Exercise instructions.
Copy out exactly the line that contains "state_q <= state_d;" and all lines following it to the end of the data.
--- START ---
### src/i2cmrt_pkg.sv
// package: sequencer states, field widths and constants for the i2c register master
package i2cmrt_pkg;

  localparam int unsigned QuarterW = 16;
  localparam logic [QuarterW-1:0] QuarterReset = 16'd30;

  typedef enum logic [4:0] {
    ST_IDLE, ST_START,
    ST_DEVW_BITS, ST_DEVW_ACK,
    ST_AHI_BITS, ST_AHI_ACK,
    ST_ALO_BITS, ST_ALO_ACK,
    ST_WAIT_DATA,
    ST_DATA_BITS, ST_DATA_ACK,
    ST_RSTART,
    ST_DEVR_BITS, ST_DEVR_ACK,
    ST_RD_BITS, ST_RD_ACK,
    ST_STOP
  } seq_state_e;

  typedef struct packed {
    logic       scl_level;
    logic       sda_level;
    logic       command_valid;
    logic       operation;
    logic [7:0] device_address;
    logic [15:0] register_address;
    logic       wide_address;
    logic [7:0] byte_count;
    logic [7:0] write_data;
    logic       write_data_valid;
  } tick_t;

  typedef struct packed {
    logic       scl_drive_low;
    logic       sda_drive_low;
    logic       write_data_taken;
    logic [7:0] read_data;
    logic       read_valid;
    logic       busy_res;
    logic       done_res;
    logic       status;
  } result_t;

endpackage

### src/i2cmrt_core.sv
// core: one tick of the bus sequencer, state registers and result computation
module i2cmrt_core
  import i2cmrt_pkg::*;
(
  input  logic                clk_i,
  input  logic                rst_ni,
  input  logic                step_i,
  input  tick_t               tick_i,
  input  logic [QuarterW-1:0] quarter_i,
  output result_t             res_o
);

  seq_state_e          state_q, state_d;
  logic [QuarterW-1:0] dly_q, dly_d;
  logic [1:0]          ph_q, ph_d;
  logic [2:0]          bit_q, bit_d;
  logic [7:0]          sh_q, sh_d;
  logic [7:0]          left_q, left_d;
  logic [7:0]          dev_q, dev_d;
  logic [15:0]         reg_q, reg_d;
  logic                wide_q, wide_d, rd_q, rd_d;
  logic                scl_q, scl_d, sda_q, sda_d;
  logic [QuarterW-1:0] q_eff;
  logic [QuarterW:0]   dly_inc;
  logic                tx_bits, bit_state;
  logic [7:0]          rd_byte, left_dec;
  result_t             r;

  always_comb begin
    q_eff   = (quarter_i == '0) ? QuarterW'(1) : quarter_i;
    dly_inc = {1'b0, dly_q} + 1'b1;
    tx_bits = (state_q == ST_DEVW_BITS) || (state_q == ST_AHI_BITS) ||
              (state_q == ST_ALO_BITS) || (state_q == ST_DATA_BITS) ||
              (state_q == ST_DEVR_BITS);
    bit_state = !((state_q == ST_IDLE) || (state_q == ST_START) ||
                  (state_q == ST_RSTART) || (state_q == ST_STOP) ||
                  (state_q == ST_WAIT_DATA));
    rd_byte  = {sh_q[6:0], tick_i.sda_level};
    left_dec = left_q - 8'd1;
  end

  always_comb begin
    state_d = state_q; dly_d = dly_q; ph_d = ph_q; bit_d = bit_q; sh_d = sh_q;
    left_d = left_q; dev_d = dev_q; reg_d = reg_q; wide_d = wide_q; rd_d = rd_q;
    scl_d = scl_q; sda_d = sda_q;
    r = '0;
    // enter() is written as: state, phase, delay, bit count, shift byte
    if (state_q == ST_IDLE) begin
      if (tick_i.command_valid) begin
        dev_d = tick_i.device_address; reg_d = tick_i.register_address;
        wide_d = tick_i.wide_address; rd_d = tick_i.operation;
        left_d = tick_i.byte_count;
        state_d = ST_START; ph_d = '0; dly_d = '0; bit_d = '0; sh_d = '0;
      end
    end else if (state_q == ST_WAIT_DATA) begin
      if (tick_i.write_data_valid) begin
        r.write_data_taken = 1'b1;
        state_d = ST_DATA_BITS; ph_d = '0; dly_d = '0; bit_d = '0;
        sh_d = tick_i.write_data;
      end
    end else if (dly_inc < {1'b0, q_eff}) begin
      dly_d = dly_inc[QuarterW-1:0];
    end else if (bit_state) begin
      if (!(ph_q == 2'd2 && !tick_i.scl_level)) begin
        dly_d = '0;
        unique case (ph_q)
          2'd0: begin
            scl_d = 1'b1;
            sda_d = tx_bits ? !sh_q[7] :
                    (state_q == ST_RD_ACK) ? (left_q > 8'd1) : 1'b0;
            ph_d = 2'd1;
          end
          2'd1: begin scl_d = 1'b0; ph_d = 2'd2; end
          2'd2: ph_d = 2'd3;
          default: begin
            scl_d = 1'b1;
            if (tx_bits) begin
              sh_d = {sh_q[6:0], 1'b0};
              if (bit_q == 3'd7) begin
                state_d = seq_state_e'(state_q + 5'd1);
                ph_d = '0; bit_d = '0; sh_d = '0;
              end else begin
                bit_d = bit_q + 3'd1; ph_d = '0;
              end
            end else if (state_q == ST_RD_BITS) begin
              sh_d = rd_byte;
              if (bit_q == 3'd7) begin
                r.read_data = rd_byte; r.read_valid = 1'b1;
                state_d = ST_RD_ACK; ph_d = '0; bit_d = '0;
              end else begin
                bit_d = bit_q + 3'd1; ph_d = '0;
              end
            end else if (state_q == ST_RD_ACK) begin
              left_d = left_dec; ph_d = '0; bit_d = '0; sh_d = '0;
              state_d = (left_dec != '0) ? ST_RD_BITS : ST_STOP;
            end else if (tick_i.sda_level) begin
              state_d = ST_STOP; ph_d = '0; bit_d = 3'd1; sh_d = '0;
            end else begin
              ph_d = '0; bit_d = '0; sh_d = '0;
              priority case (state_q)
                ST_DEVW_ACK: begin
                  state_d = wide_q ? ST_AHI_BITS : ST_ALO_BITS;
                  sh_d = wide_q ? reg_q[15:8] : reg_q[7:0];
                end
                ST_AHI_ACK: begin state_d = ST_ALO_BITS; sh_d = reg_q[7:0]; end
                ST_ALO_ACK:
                  state_d = rd_q ? ST_RSTART :
                            (left_q != '0) ? ST_WAIT_DATA : ST_STOP;
                ST_DATA_ACK: begin
                  left_d = left_dec;
                  state_d = (left_dec != '0) ? ST_WAIT_DATA : ST_STOP;
                end
                default: state_d = (left_q != '0) ? ST_RD_BITS : ST_STOP;
              endcase
            end
          end
        endcase
      end
    end else begin
      dly_d = '0;
      ph_d = ph_q + 2'd1;
      if (state_q == ST_STOP) begin
        unique case (ph_q)
          2'd0: scl_d = 1'b1;
          2'd1: sda_d = 1'b1;
          2'd2: scl_d = 1'b0;
          default: begin
            sda_d = 1'b0; r.done_res = 1'b1; r.status = bit_q[0];
            state_d = ST_IDLE; ph_d = '0; bit_d = '0; sh_d = '0;
          end
        endcase
      end else begin
        unique case (ph_q)
          2'd0: sda_d = 1'b0;
          2'd1: scl_d = 1'b0;
          2'd2: sda_d = 1'b1;
          default: begin
            scl_d = 1'b1; ph_d = '0; bit_d = '0;
            if (state_q == ST_START) begin
              state_d = ST_DEVW_BITS; sh_d = {dev_q[7:1], 1'b0};
            end else begin
              state_d = ST_DEVR_BITS; sh_d = {dev_q[7:1], 1'b1};
            end
          end
        endcase
      end
    end
    r.scl_drive_low = scl_d;
    r.sda_drive_low = sda_d;
    r.busy_res      = (state_d != ST_IDLE);
  end

  always_ff @(posedge clk_i or negedge rst_ni) begin
    if (!rst_ni) begin
      state_q <= ST_IDLE; dly_q <= '0; ph_q <= '0; bit_q <= '0; sh_q <= '0;
      left_q <= '0; dev_q <= '0; reg_q <= '0; wide_q <= 1'b0; rd_q <= 1'b0;
      scl_q <= 1'b0; sda_q <= 1'b0;
    end else if (step_i) begin
      state_q <= state_d; dly_q <= dly_d; ph_q <= ph_d; bit_q <= bit_d;
      sh_q <= sh_d; left_q <= left_d; dev_q <= dev_d; reg_q <= reg_d;
      wide_q <= wide_d; rd_q <= rd_d; scl_q <= scl_d; sda_q <= sda_d;
    end
  end

  assign res_o = r;

endmodule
--- END ---
Reply to the exercise.
      state_q <= state_d; dly_q <= dly_d; ph_q <= ph_d; bit_q <= bit_d;
      sh_q <= sh_d; left_q <= left_d; dev_q <= dev_d; reg_q <= reg_d;
      wide_q <= wide_d; rd_q <= rd_d; scl_q <= scl_d; sda_q <= sda_d;
    end
  end

  assign res_o = r;

endmodule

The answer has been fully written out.